1    El Gabaly, F. et al. Measuring individual overpotentials in an operating solid-oxide electrochemical cell. Phys Chem Chem Phys 12, 12138-12145, (2010).

2    Whaley, J. A. et al. Note: Fixture for characterizing electrochemical devices in-operando in traditional vacuum systems. Rev Sci Instrum 81, (2010).

3    Zhang, C. J. et al. Measuring fundamental properties in operating solid oxide electrochemical cells by using in situ X-ray photoelectron spectroscopy. Nat Mater 9, 944-949, (2010).

4    Chueh, W. C. et al. Highly Enhanced Concentration and Stability of Reactive Ce3+ on Doped CeO2 Surface Revealed In Operando. Chem Mater 24, 1876-1882, (2012).

5    El Gabaly, F. et al. Electrochemical intermediate species and reaction pathway in H-2 oxidation on solid electrolytes. Chem Commun 48, 8338-8340, (2012).

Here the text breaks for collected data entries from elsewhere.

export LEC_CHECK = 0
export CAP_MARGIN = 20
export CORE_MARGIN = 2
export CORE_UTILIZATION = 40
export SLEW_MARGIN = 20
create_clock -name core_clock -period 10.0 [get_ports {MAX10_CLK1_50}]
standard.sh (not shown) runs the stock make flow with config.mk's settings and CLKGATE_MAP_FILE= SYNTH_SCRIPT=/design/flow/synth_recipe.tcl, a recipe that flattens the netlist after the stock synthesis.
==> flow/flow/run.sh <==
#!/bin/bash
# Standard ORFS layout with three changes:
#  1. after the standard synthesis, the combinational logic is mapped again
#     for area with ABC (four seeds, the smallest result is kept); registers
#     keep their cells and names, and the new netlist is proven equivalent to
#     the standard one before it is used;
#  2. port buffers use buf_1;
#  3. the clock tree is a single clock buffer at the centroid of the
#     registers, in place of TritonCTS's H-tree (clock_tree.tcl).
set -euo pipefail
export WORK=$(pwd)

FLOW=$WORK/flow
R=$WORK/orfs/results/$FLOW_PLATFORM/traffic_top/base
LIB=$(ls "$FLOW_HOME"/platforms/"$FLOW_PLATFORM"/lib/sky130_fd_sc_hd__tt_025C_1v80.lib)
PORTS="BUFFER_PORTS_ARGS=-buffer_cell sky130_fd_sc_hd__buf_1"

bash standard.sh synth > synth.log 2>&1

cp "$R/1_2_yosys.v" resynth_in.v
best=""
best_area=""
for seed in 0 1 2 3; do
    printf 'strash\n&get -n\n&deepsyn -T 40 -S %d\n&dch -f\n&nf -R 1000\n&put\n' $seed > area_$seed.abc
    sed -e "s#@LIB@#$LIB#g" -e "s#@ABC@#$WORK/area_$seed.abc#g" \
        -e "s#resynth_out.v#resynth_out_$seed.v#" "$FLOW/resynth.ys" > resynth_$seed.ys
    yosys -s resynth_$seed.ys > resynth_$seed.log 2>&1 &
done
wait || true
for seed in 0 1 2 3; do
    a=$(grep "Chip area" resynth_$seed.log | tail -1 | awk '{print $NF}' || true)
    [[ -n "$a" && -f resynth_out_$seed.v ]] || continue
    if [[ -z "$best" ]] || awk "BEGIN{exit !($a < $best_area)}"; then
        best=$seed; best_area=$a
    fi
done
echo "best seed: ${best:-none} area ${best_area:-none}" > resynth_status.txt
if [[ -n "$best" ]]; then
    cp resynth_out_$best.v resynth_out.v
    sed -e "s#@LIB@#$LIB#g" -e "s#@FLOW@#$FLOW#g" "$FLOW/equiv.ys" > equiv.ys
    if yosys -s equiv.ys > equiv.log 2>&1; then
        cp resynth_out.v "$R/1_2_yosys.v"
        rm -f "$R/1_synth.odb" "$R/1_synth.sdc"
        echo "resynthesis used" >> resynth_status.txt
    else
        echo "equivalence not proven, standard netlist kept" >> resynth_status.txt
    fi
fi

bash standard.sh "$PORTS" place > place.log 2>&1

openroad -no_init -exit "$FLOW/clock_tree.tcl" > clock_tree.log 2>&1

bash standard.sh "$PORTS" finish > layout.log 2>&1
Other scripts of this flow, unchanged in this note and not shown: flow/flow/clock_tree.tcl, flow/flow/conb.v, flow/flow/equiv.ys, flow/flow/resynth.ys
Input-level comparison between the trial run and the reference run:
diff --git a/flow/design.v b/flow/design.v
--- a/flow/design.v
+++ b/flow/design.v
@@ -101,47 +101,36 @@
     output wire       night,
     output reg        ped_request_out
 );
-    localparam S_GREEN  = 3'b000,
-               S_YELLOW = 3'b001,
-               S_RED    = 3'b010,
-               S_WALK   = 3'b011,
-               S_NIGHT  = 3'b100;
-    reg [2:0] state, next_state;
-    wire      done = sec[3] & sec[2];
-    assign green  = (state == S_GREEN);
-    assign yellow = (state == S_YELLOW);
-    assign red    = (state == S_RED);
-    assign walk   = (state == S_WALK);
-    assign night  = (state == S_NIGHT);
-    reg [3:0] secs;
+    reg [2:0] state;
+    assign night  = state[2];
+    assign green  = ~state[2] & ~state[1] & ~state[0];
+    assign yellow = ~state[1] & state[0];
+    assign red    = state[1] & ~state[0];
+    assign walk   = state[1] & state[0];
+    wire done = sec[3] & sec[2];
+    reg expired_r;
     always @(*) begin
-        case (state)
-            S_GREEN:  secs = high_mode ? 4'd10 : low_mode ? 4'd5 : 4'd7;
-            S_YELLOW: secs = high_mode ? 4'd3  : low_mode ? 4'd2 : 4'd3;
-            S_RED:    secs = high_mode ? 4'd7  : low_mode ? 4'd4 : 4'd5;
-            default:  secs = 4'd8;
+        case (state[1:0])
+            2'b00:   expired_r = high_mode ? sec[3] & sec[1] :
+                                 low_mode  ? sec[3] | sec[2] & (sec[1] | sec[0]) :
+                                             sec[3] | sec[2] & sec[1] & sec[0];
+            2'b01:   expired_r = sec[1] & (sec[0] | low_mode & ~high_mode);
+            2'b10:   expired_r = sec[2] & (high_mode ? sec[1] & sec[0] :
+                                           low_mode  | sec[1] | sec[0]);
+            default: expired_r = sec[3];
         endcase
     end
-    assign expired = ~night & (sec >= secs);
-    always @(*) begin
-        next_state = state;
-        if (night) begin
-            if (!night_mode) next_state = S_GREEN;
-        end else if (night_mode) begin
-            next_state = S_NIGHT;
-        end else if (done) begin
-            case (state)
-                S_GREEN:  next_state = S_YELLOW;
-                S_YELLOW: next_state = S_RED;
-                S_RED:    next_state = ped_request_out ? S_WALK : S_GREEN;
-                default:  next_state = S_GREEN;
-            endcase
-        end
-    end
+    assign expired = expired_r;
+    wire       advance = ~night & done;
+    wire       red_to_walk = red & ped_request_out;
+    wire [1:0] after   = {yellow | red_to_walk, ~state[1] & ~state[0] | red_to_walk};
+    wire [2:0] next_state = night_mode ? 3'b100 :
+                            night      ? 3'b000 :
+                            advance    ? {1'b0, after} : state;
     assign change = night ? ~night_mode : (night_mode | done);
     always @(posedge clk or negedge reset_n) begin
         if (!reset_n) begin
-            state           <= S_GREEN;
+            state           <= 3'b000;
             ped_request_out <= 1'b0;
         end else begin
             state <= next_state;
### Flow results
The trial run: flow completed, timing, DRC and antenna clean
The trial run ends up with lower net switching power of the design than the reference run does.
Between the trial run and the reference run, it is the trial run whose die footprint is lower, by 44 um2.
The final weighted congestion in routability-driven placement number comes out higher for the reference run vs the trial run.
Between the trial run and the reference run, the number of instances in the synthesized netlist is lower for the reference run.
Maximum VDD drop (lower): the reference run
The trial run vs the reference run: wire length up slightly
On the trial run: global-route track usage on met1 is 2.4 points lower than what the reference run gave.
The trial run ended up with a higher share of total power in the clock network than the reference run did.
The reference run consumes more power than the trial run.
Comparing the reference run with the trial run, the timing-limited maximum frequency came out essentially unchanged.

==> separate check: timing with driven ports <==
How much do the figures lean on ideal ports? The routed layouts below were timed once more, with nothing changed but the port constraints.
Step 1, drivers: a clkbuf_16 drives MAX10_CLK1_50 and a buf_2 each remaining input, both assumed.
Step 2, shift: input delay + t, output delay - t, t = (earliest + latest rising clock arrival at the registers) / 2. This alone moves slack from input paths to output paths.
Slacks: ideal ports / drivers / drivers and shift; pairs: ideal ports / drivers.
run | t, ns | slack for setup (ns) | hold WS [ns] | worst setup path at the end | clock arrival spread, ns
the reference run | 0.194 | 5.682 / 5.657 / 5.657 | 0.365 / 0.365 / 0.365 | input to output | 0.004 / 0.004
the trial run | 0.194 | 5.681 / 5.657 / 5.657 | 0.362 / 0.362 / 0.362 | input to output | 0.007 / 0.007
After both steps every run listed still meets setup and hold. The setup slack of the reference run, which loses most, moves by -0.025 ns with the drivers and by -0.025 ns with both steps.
From an optimization exercise on the open Yosys and OpenROAD flow, aimed at small area; shortcuts taken in it are not production practice.
Where RTL was checked, it was by simulation tests only, not by an equivalence proof against the original.
Power figures rest on the tool's default switching activity, not on a simulated workload.

alpha:
## predictor_top
module predictor_top #(parameter M = 3, parameter K = 4, parameter N = 3) (
    input logic clk,
    input logic reset,
    input logic [K-1:0] index,
    input logic branch_outcome,  
    output logic prediction,      
    output logic success
);
    logic [M-1:0] bhr_out;
    branch_history_register #(M) bhr_inst (
        .clk(clk),
        .reset(reset),
        .branch_outcome(branch_outcome),
        .bhr_out(bhr_out)
    );
    mnk_bit_predictor #(K, N, M) pht_inst (
        .clk(clk),
        .reset(reset),
        .index(index),
        .bhr_in(bhr_out),
        .branch_outcome(branch_outcome),
        .prediction(prediction)
    );
    assign success = ~(prediction ^ branch_outcome);
endmodule
==> module pht_counter, before the edit <==
module pht_counter #(parameter N = 3) (
    input  logic         clk,
    input  logic         row,       
    input  logic         col,       
    input  logic [N-1:0] rownew,    
    output logic [N-1:0] q
);
    logic hold;
    assign hold = ~(row & col);
    always_ff @(posedge clk)
        q <= (q & {N{hold}}) | ({N{col}} & rownew);
endmodule
==> module pht_sel, before the edit <==
module pht_sel #(parameter W = 8) (
    input  logic [W-1:0] sel,
    input  logic [W-1:0] d,
    output logic         y
);
    assign y = |(sel & d);
endmodule
==> module pht_col, before the edit <==
module pht_col #(parameter N = 3, parameter R = 8) (
    input  logic           clk,
    input  logic [R-1:0]   row_w,    
    input  logic [R-1:0]   row_r,    
    input  logic           col_w,    
    input  logic [R*N-1:0] rownew,
    output logic [N-1:0]   rd        
);
    logic [N-1:0] q [R-1:0];
    logic [R-1:0] qb [N-1:0];
    genvar gr, gb;
    generate
        for (gr = 0; gr < R; gr++) begin : g_r
            pht_counter #(N) ctr (
                .clk(clk), .row(row_w[gr]), .col(col_w),
                .rownew(rownew[gr*N +: N]), .q(q[gr])
            );
            for (gb = 0; gb < N; gb++) begin : g_b
                assign qb[gb][gr] = q[gr][gb];
            end
        end
        for (gb = 0; gb < N; gb++) begin : g_rd
            pht_sel #(R) rsel (.sel(row_r), .d(qb[gb]), .y(rd[gb]));
        end
    endgenerate
endmodule
==> module mnk_bit_predictor, before the edit <==
module mnk_bit_predictor #(parameter K = 4,
                        parameter N = 2,
                        parameter M = 4
                        ) (
    input logic clk,
    input logic reset,
    input logic [K-1:0] index,
    input logic [M-1:0] bhr_in,
    input logic branch_outcome,        
    output logic prediction            
);
    localparam R = 1 << M;    
    localparam C = 1 << K;    
    logic [R-1:0] row_r, row_w;
    logic [C-1:0] col_r, col_w;
    logic [N-1:0] nxt;
    logic [R*N-1:0] rownew;
    logic [N-1:0] rd [C-1:0];
    logic [C-1:0] rdb [N-1:0];
    logic [N-1:0] cur;
    genvar gr, gc, gb;
    generate
        for (gr = 0; gr < R; gr++) begin : g_rsel
            assign row_r[gr] = (bhr_in == M'(gr));
            assign row_w[gr] = row_r[gr] | reset;
            assign rownew[gr*N +: N] = {N{row_w[gr]}} & nxt;
        end
        for (gc = 0; gc < C; gc++) begin : g_csel
            assign col_r[gc] = (index == K'(gc));
            assign col_w[gc] = col_r[gc] | reset;
        end
        for (gc = 0; gc < C; gc++) begin : g_c
            pht_col #(N, R) pcol (
                .clk(clk), .row_w(row_w), .row_r(row_r), .col_w(col_w[gc]),
                .rownew(rownew), .rd(rd[gc])
            );
            for (gb = 0; gb < N; gb++) begin : g_b
                assign rdb[gb][gc] = rd[gc][gb];
            end
        end
        for (gb = 0; gb < N; gb++) begin : g_rd
            pht_sel #(C) csel (.sel(col_r), .d(rdb[gb]), .y(cur[gb]));
        end
    endgenerate
    assign prediction = cur[N-1];
    always_comb begin
        if (reset)
            nxt = '0;
        else if (branch_outcome)
            nxt = (&cur) ? cur : cur + 1'b1;
        else
            nxt = (|cur) ? cur - 1'b1 : cur;
    end
endmodule
Settings: LEC_CHECK=0, CAP_MARGIN=0, CORE_MARGIN=2, CORE_UTILIZATION=60, CTS_BUF_LIST=sky130_fd_sc_hd__clkbuf_8 sky130_fd_sc_hd__clkbuf_16, CTS_CLUSTER_DIAMETER=100, CTS_CLUSTER_SIZE=30, PLACE_DENSITY=0.75, SLEW_MARGIN=0, SYNTH_HIERARCHICAL=1, SYNTH_MINIMUM_KEEP_SIZE=0; clock period 6.0 ns.
run.sh (not shown) runs the stock make flow with config.mk's settings and CLKGATE_MAP_FILE= SYNTH_SCRIPT=/design/flow/synth_recipe.tcl, a recipe that flattens the netlist after the stock synthesis.
alpha: PASS, flow complete, no timing, DRC or antenna violations
Modified inputs, beta compared to alpha
--- a/flow/design.v
+++ b/flow/design.v
@@ -12,22 +12,55 @@
     end
 endmodule
+module pht_nand2 (input logic a, input logic b, output logic y);
+    assign y = ~(a & b);
+endmodule
+module pht_nand3 (input logic a, input logic b, input logic c, output logic y);
+    assign y = ~(a & b & c);
+endmodule
+module pht_nand4 (input logic [3:0] a, output logic y);
+    assign y = ~(&a);
+endmodule
+module pht_aoi222 (input logic [2:0] s, input logic [2:0] d, output logic y);
+    assign y = ~((s[0] & d[0]) | (s[1] & d[1]) | (s[2] & d[2]));
+endmodule
 module pht_counter #(parameter N = 3) (
     input  logic         clk,
-    input  logic         row,       
+    input  logic         hold,      
     input  logic         col,       
     input  logic [N-1:0] rownew,    
     output logic [N-1:0] q
 );
-    logic hold;
-    assign hold = ~(row & col);
     always_ff @(posedge clk)
         q <= (q & {N{hold}}) | ({N{col}} & rownew);
 endmodule
-module pht_sel #(parameter W = 8) (
-    input  logic [W-1:0] sel,
-    input  logic [W-1:0] d,
-    output logic         y
+module pht_sel8 (
+    input  logic [7:0] sel,
+    input  logic [7:0] d,
+    output logic       y
 );
-    assign y = |(sel & d);
+    logic [3:0] t;
+    pht_aoi222 g0 (.s(sel[2:0]), .d(d[2:0]), .y(t[0]));
+    pht_aoi222 g1 (.s(sel[5:3]), .d(d[5:3]), .y(t[1]));
+    pht_nand2  g2 (.a(sel[6]), .b(d[6]), .y(t[2]));
+    pht_nand2  g3 (.a(sel[7]), .b(d[7]), .y(t[3]));
+    pht_nand4  g4 (.a(t), .y(y));
+endmodule
+module pht_sel16 (
+    input  logic [15:0] sel,
+    input  logic [15:0] d,
+    output logic        y
+);
+    logic [5:0] t;
+    logic [1:0] u;
+    genvar i;
+    generate
+        for (i = 0; i < 5; i++) begin : g_a
+            pht_aoi222 g (.s(sel[3*i +: 3]), .d(d[3*i +: 3]), .y(t[i]));
+        end
+    endgenerate
+    pht_nand2 g5 (.a(sel[15]), .b(d[15]), .y(t[5]));
+    pht_nand3 g6 (.a(t[0]), .b(t[1]), .c(t[2]), .y(u[0]));
+    pht_nand3 g7 (.a(t[3]), .b(t[4]), .c(t[5]), .y(u[1]));
+    assign y = u[0] | u[1];
 endmodule
 module pht_col #(parameter N = 3, parameter R = 8) (
@@ -41,9 +74,11 @@
     logic [N-1:0] q [R-1:0];
     logic [R-1:0] qb [N-1:0];
+    logic [R-1:0] hold;
     genvar gr, gb;
     generate
         for (gr = 0; gr < R; gr++) begin : g_r
+            pht_nand2 hg (.a(row_w[gr]), .b(col_w), .y(hold[gr]));
             pht_counter #(N) ctr (
-                .clk(clk), .row(row_w[gr]), .col(col_w),
+                .clk(clk), .hold(hold[gr]), .col(col_w),
                 .rownew(rownew[gr*N +: N]), .q(q[gr])
             );
@@ -53,5 +88,5 @@
         end
         for (gb = 0; gb < N; gb++) begin : g_rd
-            pht_sel #(R) rsel (.sel(row_r), .d(qb[gb]), .y(rd[gb]));
+            pht_sel8 rsel (.sel(row_r), .d(qb[gb]), .y(rd[gb]));
         end
     endgenerate
@@ -98,5 +133,5 @@
         end
         for (gb = 0; gb < N; gb++) begin : g_rd
-            pht_sel #(C) csel (.sel(col_r), .d(rdb[gb]), .y(cur[gb]));
+            pht_sel16 csel (.sel(col_r), .d(rdb[gb]), .y(cur[gb]));
         end
     endgenerate
==> comparison <==
- Sort alpha and beta by wire length on met3, descending, and beta comes first.
- Delta(total power, beta - alpha) < 0
- beta vs alpha on sequential share of layout area: beta is the higher one.
- Row power share of the clock group: beta higher / alpha lower
- beta has maximum VDD drop above what alpha had.
- As far as clock group power is concerned, alpha and beta perform about the same.
- beta — design area about 3.7% lower, alpha as reference
- When beta is set beside alpha, its logic depth of the worst path, buffers included turns out to be 1 smaller.
- Die area on beta is down relative to alpha.
- Changes observed in beta relative to alpha: antenna diode count held steady; routed wire length shrank by 1600 microns.
No functional check of the RTL was part of alpha.

==> static timing again, ports no longer ideal <==
The flow's constraints put no driver on any port. The routed layouts listed below were extracted and timed again, unchanged, in two steps.
Step 1 (the two cells are an assumption about what drives the block):
set clk [get_ports {clk}]
set_driving_cell -lib_cell sky130_fd_sc_hd__clkbuf_16 $clk
set_driving_cell -lib_cell sky130_fd_sc_hd__buf_2 [delete_from_list [all_inputs] $clk]
Step 2 also shifts input and output timing later by t, the mid clock arrival at the registers, as if the neighbouring blocks saw the same clock.
a / b / c = no drivers / after step 1 / after step 2; a / b = the first two.
run	shift t [ns]	setup WS [ns]	cell pins on the clock port's net
alpha	0.575	0.457 / 0.406 / 0.693	1
beta	0.575	0.464 / 0.410 / 0.736	1
After both steps every run listed still meets setup and hold.
This is an optimization exercise on Yosys and OpenROAD, whose aim is small area, not a production implementation. In this exercise RTL edits were held to simulation tests only and were not proved equivalent to the original. The clock port is modelled as an ideal driver, which makes a skipped or thinned clock tree look cheaper than it is; a real chip needs a root buffer or a tree. No activity file was given, so power comes from the tool's default toggle rates.

## run A
==> flow/design.v (excerpt) <==
module mem32 (
    input Clk,
    input rst,
    input wr,
    input rd,
    input [3:0] in_add,
    input [31:0] Data_in_32,
    output [31:0] Data_out_32,
    output reg valid
);
Settings: LEC_CHECK=0, CAP_MARGIN=20, CORE_MARGIN=2, CORE_UTILIZATION=40, SLEW_MARGIN=20; clock period 5.0 ns.
standard.sh (not shown) runs the stock make flow with config.mk's settings and CLKGATE_MAP_FILE= SYNTH_SCRIPT=/design/flow/synth_recipe.tcl, a recipe that flattens the netlist after the stock synthesis.
==> flow/flow/run.sh <==
#!/bin/bash
# Layout: the standard ORFS flow (standard.sh, unchanged synthesis),
# with the port buffers made from the smallest buffer cell and a small
# hand-built clock tree (flow/cts_manual.tcl) in place of TritonCTS.
set -euo pipefail
here=$(pwd)
export BUFFER_PORTS_ARGS="-buffer_cell sky130_fd_sc_hd__buf_1"
export PRE_CTS_TCL="$here/flow/cts_manual.tcl"
export CTS_CLOCK_NET=Clk
export CTS_ROOT_CELL=sky130_fd_sc_hd__clkbuf_8
export CTS_LEAF_CELL=sky130_fd_sc_hd__clkbuf_16
export CTS_NX=2
export CTS_NY=2
bash standard.sh finish > standard_flow.log 2>&1
==> flow/flow/cts_manual.tcl <==
# Clock tree built by hand in place of TritonCTS (sourced as PRE_CTS_TCL).
# The clock port drives one root buffer; the root drives one leaf buffer per
# cluster of registers; the clusters split the registers by position into
# CTS_NX columns and CTS_NY rows of about equal size, and each leaf sits at
# its cluster's centre. All registers are two buffers from the port.
set cts_root_cell $::env(CTS_ROOT_CELL)
set cts_leaf_cell $::env(CTS_LEAF_CELL)
set cts_nx $::env(CTS_NX)
set cts_ny $::env(CTS_NY)

set db [ord::get_db]
set block [ord::get_db_block]
set clk_net [$block findNet $::env(CTS_CLOCK_NET)]

set sinks {}
foreach it [$clk_net getITerms] {
  set inst [$it getInst]
  set bb [$inst getBBox]
  set x [expr {([$bb xMin] + [$bb xMax]) / 2}]
  set y [expr {([$bb yMin] + [$bb yMax]) / 2}]
  lappend sinks [list $it $x $y]
}
puts "manual CTS: [llength $sinks] sinks on [$clk_net getName]"

proc split_even {items n idx} {
  set items [lsort -integer -index $idx $items]
  set len [llength $items]
  set out {}
  for {set i 0} {$i < $n} {incr i} {
    set a [expr {($i * $len) / $n}]
    set b [expr {(($i + 1) * $len) / $n - 1}]
    lappend out [lrange $items $a $b]
  }
  return $out
}

set clusters {}
foreach col [split_even $sinks $cts_nx 1] {
  foreach c [split_even $col $cts_ny 2] {
    if {[llength $c] > 0} { lappend clusters $c }
  }
}

set root_master [$db findMaster $cts_root_cell]
set leaf_master [$db findMaster $cts_leaf_cell]

# root buffer: input on the clock port's net, output on a new net
set root [odb::dbInst_create $block $root_master "cts_root"]
set root_net [odb::dbNet_create $block "cts_root_net"]
$root_net setSigType CLOCK
[$root findITerm A] connect $clk_net
[$root findITerm X] connect $root_net

set sx 0; set sy 0; set sn 0
set k 0
foreach c $clusters {
  set cx 0; set cy 0
  foreach s $c { incr cx [lindex $s 1]; incr cy [lindex $s 2] }
  set cx [expr {$cx / [llength $c]}]
  set cy [expr {$cy / [llength $c]}]
  incr sx $cx; incr sy $cy; incr sn
  set leaf [odb::dbInst_create $block $leaf_master "cts_leaf_$k"]
  set net [odb::dbNet_create $block "cts_leaf_net_$k"]
  $net setSigType CLOCK
  foreach s $c {
    set it [lindex $s 0]
    $it disconnect
    $it connect $net
  }
  [$leaf findITerm A] connect $root_net
  [$leaf findITerm X] connect $net
  $leaf setLocation $cx $cy
  $leaf setPlacementStatus PLACED
  puts "manual CTS: leaf $k drives [llength $c] sinks at ($cx, $cy)"
  incr k
}
$root setLocation [expr {$sx / $sn}] [expr {$sy / $sn}]
$root setPlacementStatus PLACED

set_propagated_clock [all_clocks]

# the tree is built; TritonCTS is not run
rename clock_tree_synthesis ""
proc clock_tree_synthesis {args} { puts "manual CTS: clock_tree_synthesis skipped" }
[inputs] run B vs run A
Settings: a change of CORE_UTILIZATION from 40 to 60; an added PLACE_DENSITY of 0.85.
Findings:
- Pin count of the biggest net entering global routing shrinks by a few percent when moving from run A to run B.
- Run A was larger in final cell area than run B.
- The critical path depth reported for run B is smaller than that of run A by 1.
- Relative to run A, the number of rows created at floorplan measured on run B has decreased by more than 10%.
- Run A → run B: proportion of power drawn by combinational gates decreased by 0.5 points relative to the old numbers, power decreased by about 0.37% relative to the old numbers.
- Sort run A and run B by switching power of the nets asc -> top: run B
- Ratio of final minimum period to clock period: run B vs run A down 2.9 points
- Run B reports its library cell contributing the largest single delay on the critical path as sky130_fd_sc_hd__edfxtp_1 while run A reports sky130_fd_sc_hd__mux4_2.
- Taking run A as the reference point, the final wirelength of run B falls by about 3.2%.
- The standard cell area after detailed placement reported for run B is smaller than that of run A by 100 um^2.
- Lower die area among run A and run B: run B
Modified inputs, run C compared to run B
Settings: CAP_MARGIN now 5, was 20; SLEW_MARGIN now 5, was 20.
--- a/flow/flow/run.sh
+++ b/flow/flow/run.sh
@@ -12,3 +12,4 @@
 export CTS_NX=2
 export CTS_NY=2
+export AREA_RECOVERY_TCL="$here/flow/downsize.tcl"
 bash standard.sh finish > standard_flow.log 2>&1
--- a/flow/flow/cts_manual.tcl
+++ b/flow/flow/cts_manual.tcl
@@ -83,2 +83,4 @@
 rename clock_tree_synthesis ""
 proc clock_tree_synthesis {args} { puts "manual CTS: clock_tree_synthesis skipped" }
+
+if {[info exists ::env(AREA_RECOVERY_TCL)]} { source $::env(AREA_RECOVERY_TCL) }
==> flow/flow/downsize.tcl (new file) <==
# Area recovery (sourced from the PRE_CTS_TCL hook): every combinational
# cell that is not part of the clock tree is swapped for the smallest cell
# with the same function, then repair_design fixes any slew, capacitance or
# fanout limit that this breaks. repair_timing runs after this in cts.tcl.
set_dont_use $::env(DONT_USE_CELLS)
sta::make_equiv_cells [get_libs *]
set saved 0.0
set swapped 0
foreach inst [get_cells *] {
  set name [get_full_name $inst]
  if {[string match "cts_*" $name]} { continue }
  set lc [get_property $inst liberty_cell]
  if {$lc == "" || $lc == "NULL"} { continue }
  if {[regexp {__(s?e?df|dl[xr]|s?dlclkp)} [get_name $lc]]} { continue }
  set eq [sta::find_equiv_cells $lc]
  if {[llength $eq] < 2} { continue }
  set best $lc
  set best_area [get_property $lc area]
  foreach e $eq {
    set en [get_name $e]
    if {[regexp {probe|lpflow|dly|clkdlybuf} $en] || [get_property $e dont_use]} { continue }
    set a [get_property $e area]
    if {$a < $best_area - 1e-6} { set best $e; set best_area $a }
  }
  if {$best != $lc} {
    set saved [expr {$saved + [get_property $lc area] - $best_area}]
    incr swapped
    replace_cell $inst $best
  }
}
puts "area recovery: swapped $swapped cells, [format %.1f $saved] um2 less"
estimate_parasitics -placement
repair_design -slew_margin $::env(SLEW_MARGIN) -cap_margin $::env(CAP_MARGIN)
==> comparison <==
Between run C and run B, the difference in count of distinct cell types in the synthesized netlist is negligible. Changes observed in run C relative to run B: post-synthesis average cell area closely matched the old numbers, share of the core filled with cells decreased by 0.97 points relative to the old numbers, minimum clock period after layout increased by 0.30 ns relative to the old numbers. Post-route worst setup slack (run C over run B): decrease, 0.30 ns. Run C and run B ended up with nearly the same insertion delay to the later sink of the worst-skew pair. Comparing run B against run C, there is no change at all in number of port buffers.
No run of this note takes its clock network from TritonCTS; it comes from the design's own scripts or RTL.

-- static timing again, ports no longer ideal --
In the flow no input, the clock included, has a driving cell. The finished layouts below were timed again as built, in two steps.
Step 1 assumes that a clkbuf_16 drives the clock port and a buf_2 every other input.
Step 2 times the ports against the registers' clock, not the clock port: input delays grow and output delays shrink by t, the midpoint of the rising clock arrivals with the driver on.
Three values: no drivers, after step 1, after step 2; two values: the first two.
| run | shift t [ns] | setup slack, ns | worst setup path at the end | worst slew at a driven data input, ns | pins driven straight from the clock port |
|---|---|---|---|---|---|
| run A | 0.423 | 0.547 / 0.503 / 0.927 | register to output | 0.07 | 1 |
| run B | 0.406 | 0.694 / 0.660 / 1.066 | register to output | 0.04 | 1 |
| run C | 0.407 | 0.393 / 0.359 / 0.766 | register to output | 0.03 | 1 |
After both steps setup and hold are still met in every run listed.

6    Chen, Q. L. et al. Observation of Oxygen Vacancy Filling under Water Vapor in Ceramic Proton Conductors in Situ with Ambient Pressure XPS. Chem Mater 25, 4690-4696, (2013).

7    Chueh, W. C. et al. Intercalation Pathway in Many-Particle LiFePO4 Electrode Revealed by Nanoscale State-of-Charge Mapping. Nano Lett 13, 866-872, (2013).

8    Feng, Z. L. A., El Gabaly, F., Ye, X. F., Shen, Z. X. & Chueh, W. C. Fast vacancy-mediated oxygen ion incorporation across the ceria-gas electrochemical interface. Nat Commun 5, (2014).

9    Gopal, C. B., El Gabaly, F., McDaniel, A. H. & Chueh, W. C. Origin and Tunability of Unusually Large Surface Capacitance in Doped Cerium Oxide Studied by Ambient-Pressure X-Ray Photoelectron Spectroscopy. Adv Mater 28, 4692-4697, (2016).